ZithaVerein

Nach langem Ringen wurde am 28. März 1872 der „Verein der hl. Zitha für christliche Dienstmädchen“ gegründet. Er vermittelte bei Arbeitsverlust neue Stellen und im Krankheitsfall kam er für die Pflege und später auch für eine entsprechende Altersversorgung auf.

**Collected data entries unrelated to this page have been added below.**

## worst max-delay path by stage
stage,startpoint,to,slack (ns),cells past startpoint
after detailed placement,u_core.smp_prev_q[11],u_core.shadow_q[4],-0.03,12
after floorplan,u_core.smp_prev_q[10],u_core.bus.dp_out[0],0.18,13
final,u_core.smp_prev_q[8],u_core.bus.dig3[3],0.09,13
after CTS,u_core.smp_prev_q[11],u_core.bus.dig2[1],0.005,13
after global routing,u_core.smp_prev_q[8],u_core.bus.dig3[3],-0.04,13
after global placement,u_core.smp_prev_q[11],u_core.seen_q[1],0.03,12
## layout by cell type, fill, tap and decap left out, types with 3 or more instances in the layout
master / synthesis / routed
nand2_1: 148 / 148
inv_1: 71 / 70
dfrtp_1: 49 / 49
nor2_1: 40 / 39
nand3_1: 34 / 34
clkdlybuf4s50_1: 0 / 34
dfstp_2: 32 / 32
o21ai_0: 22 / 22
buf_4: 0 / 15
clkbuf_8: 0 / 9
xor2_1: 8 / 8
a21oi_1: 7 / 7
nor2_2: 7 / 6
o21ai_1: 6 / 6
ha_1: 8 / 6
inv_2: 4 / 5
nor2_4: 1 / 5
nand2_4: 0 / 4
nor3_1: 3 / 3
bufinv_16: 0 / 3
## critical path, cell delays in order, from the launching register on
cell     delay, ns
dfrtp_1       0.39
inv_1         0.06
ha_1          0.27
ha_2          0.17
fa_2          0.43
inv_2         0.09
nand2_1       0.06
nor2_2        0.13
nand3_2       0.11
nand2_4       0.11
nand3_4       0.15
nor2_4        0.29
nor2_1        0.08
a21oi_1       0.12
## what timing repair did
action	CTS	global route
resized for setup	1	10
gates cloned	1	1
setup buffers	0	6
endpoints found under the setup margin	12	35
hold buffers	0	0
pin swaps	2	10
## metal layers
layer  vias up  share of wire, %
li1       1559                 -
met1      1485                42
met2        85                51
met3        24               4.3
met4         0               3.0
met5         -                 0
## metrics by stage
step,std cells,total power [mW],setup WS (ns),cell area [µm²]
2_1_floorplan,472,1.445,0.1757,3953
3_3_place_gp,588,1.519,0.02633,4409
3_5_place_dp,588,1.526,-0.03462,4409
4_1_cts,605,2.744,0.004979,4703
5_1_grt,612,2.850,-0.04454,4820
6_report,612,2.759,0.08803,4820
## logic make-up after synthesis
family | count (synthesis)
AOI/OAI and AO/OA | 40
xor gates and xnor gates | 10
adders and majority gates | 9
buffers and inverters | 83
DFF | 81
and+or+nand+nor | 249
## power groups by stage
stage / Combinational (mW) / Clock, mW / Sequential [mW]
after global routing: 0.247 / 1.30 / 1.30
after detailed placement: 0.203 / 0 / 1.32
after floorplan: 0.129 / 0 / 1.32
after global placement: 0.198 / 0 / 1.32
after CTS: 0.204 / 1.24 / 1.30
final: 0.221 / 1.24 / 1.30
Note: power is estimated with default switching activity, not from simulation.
File: src/rtl/val2_shift_step.sv
// Combinational single-step shifter: applies LSL/LSR/ASR/ROR by k positions,
// where k is bounded by the caller to the per-cycle step size.
module val2_shift_step
    import val2_seq_shifter_pkg::*;
(
    input  logic [WORD_WIDTH-1:0]   data,
    input  logic [1:0]              shift_type,
    input  logic [AMOUNT_WIDTH-1:0] k,
    output logic [WORD_WIDTH-1:0]   result
);

    logic [2*WORD_WIDTH-1:0] rotated;

    // Rotation is taken from the low half of the doubled word, so k=0 is identity.
    always_comb begin
        rotated = {data, data} >> k;
        result  = data;
        case (shift_type)
            LSL_SHIFT: result = data << k;
            LSR_SHIFT: result = data >> k;
            ASR_SHIFT: result = $unsigned($signed(data) >>> k);
            ROR_SHIFT: result = rotated[WORD_WIDTH-1:0];
            default:   result = data;
        endcase
    end

endmodule
==> config.mk <==
export PLATFORM = sky130hd
export DESIGN_NAME = fpu_sqrt_sched_flat
export DESIGN_NICKNAME = d
export VERILOG_FILES = /design/src/rtl/fpu_sqrt_sched_if.sv /design/src/rtl/fpu_sqrt_sched.sv /design/src/flat_wrapper.sv
export SDC_FILE = /design/constraint.sdc
export NUM_CORES = 1
export LEC_CHECK = 0
export ABC_AREA = 1
export BUFFER_PORTS_ARGS = -buffer_cell sky130_fd_sc_hd__buf_2
export CAP_MARGIN = 10
export CORE_MARGIN = 2
export CORE_UTILIZATION = 55
export DETAILED_ROUTE_END_ITERATION = 10
export PLACE_DENSITY = 0.82
export SLEW_MARGIN = 15
export SYNTH_ARGS = -nofsm -noshare
export SYNTH_HDL_FRONTEND = slang
export SYNTH_SLANG_ARGS = --single-unit
==> constraint.sdc <==
create_clock -name clk -period 5.6 [get_ports clk]
set_clock_uncertainty 0.15 [all_clocks]
set_input_delay 0.56 -clock clk [delete_from_list [all_inputs] [get_ports clk]]
set_output_delay 0.56 -clock clk [all_outputs]
set_load 0.1 [all_outputs]
--- config.mk ---
export PLATFORM = sky130hd
export DESIGN_NAME = room_manager
export DESIGN_NICKNAME = d
export VERILOG_FILES = /design/src/rtl/room_manager.sv
export SDC_FILE = /design/constraint.sdc
export NUM_CORES = 1
export LEC_CHECK = 0
export BUFFER_PORTS_ARGS = -buffer_cell sky130_fd_sc_hd__buf_2
export CORE_MARGIN = 8
export CORE_UTILIZATION = 51
export DETAILED_ROUTE_END_ITERATION = 16
export GPL_TIMING_DRIVEN = 0
export PLACE_DENSITY = 0.88
export SYNTH_ARGS = -nofsm -noshare
export SYNTH_HDL_FRONTEND = slang
export SYNTH_SLANG_ARGS = --single-unit
--- constraint.sdc ---
create_clock -name Clk -period 3.4 [get_ports Clk]
set_input_delay 0.68 -clock Clk [delete_from_list [all_inputs] [get_ports Clk]]
set_output_delay 0.68 -clock Clk [all_outputs]
set_load 0.01 [all_outputs]
===== src/rtl/adc_capture_pkg.sv =====
// Shared types and default sizing for the ADC capture window.
// An ADC beat is 8 x 16-bit samples.
package adc_capture_pkg;

    localparam int DEF_NBITS        = 128;
    localparam int DEF_LEN_BITS     = 12;
    localparam int DEF_PRETRIG_BITS = 4;

    typedef enum logic {
        IDLE,
        CAPTURE
    } cap_state_t;

endpackage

ZithaKloster und ZithaHeim um ca.1877
ZithaKloster und ZithaHeim um ca.1877

Im Mai 1872 unterzeichnet der Bischof von Luxemburg die Statuten.
Schon im ersten Jahr wurden 367 Stellen vermittelt. Nachdem die Häuser in der Beckstraße und in der Philippsgasse zu klein wurden, konnte 1887
ein Grundstück im Bahnhofsviertel erworben werden. Dort entstanden innerhalb von 2 Jahren ein Kloster sowie ein ZithaHeim für Dienstmädchen. An diesem Standort befindet sich bis heute unser Mutterhaus, die „Zitha“.

Unsere Namenspatronin
Wer war die heilige Zita?

Patronin des Vereins und der Kongregation

Die heilige Zita wurde 1218 in einem Dorf bei Lucca in Italien geboren. Mit 12 Jahren kommt sie in den Dienst der adeligen Familie Fatinelli in Lucca.
Hier geht Zita 48 Jahre lang, d.h. bis zu ihrem Tod am 27. April 1278, einfach, treu und gewissenhaft ihren häuslichen Arbeiten nach.
Von ihr wird gesagt: “Sie hatte die Hand bei der Arbeit und das Herz bei Gott“. Jeder, der bei ihr anklopfte, fand Gehör, Kleidung, Speis und Trank.

Ihr Begräbnis im Jahr 1278 war eine Sympathiekundgebung von Armen und Verstoßenen. Sie wurde von Anfang an als Heilige verehrt und 1958 zur Patronin der Hausangestellten ernannt. Die Heilige Zita wird oft dargestellt mit einem Schlüsselbund, Zeichen des Vertrauens ihrer Herrschaft, und einem Wasserkrug, aus dem sie Pilgern Wasser anbot.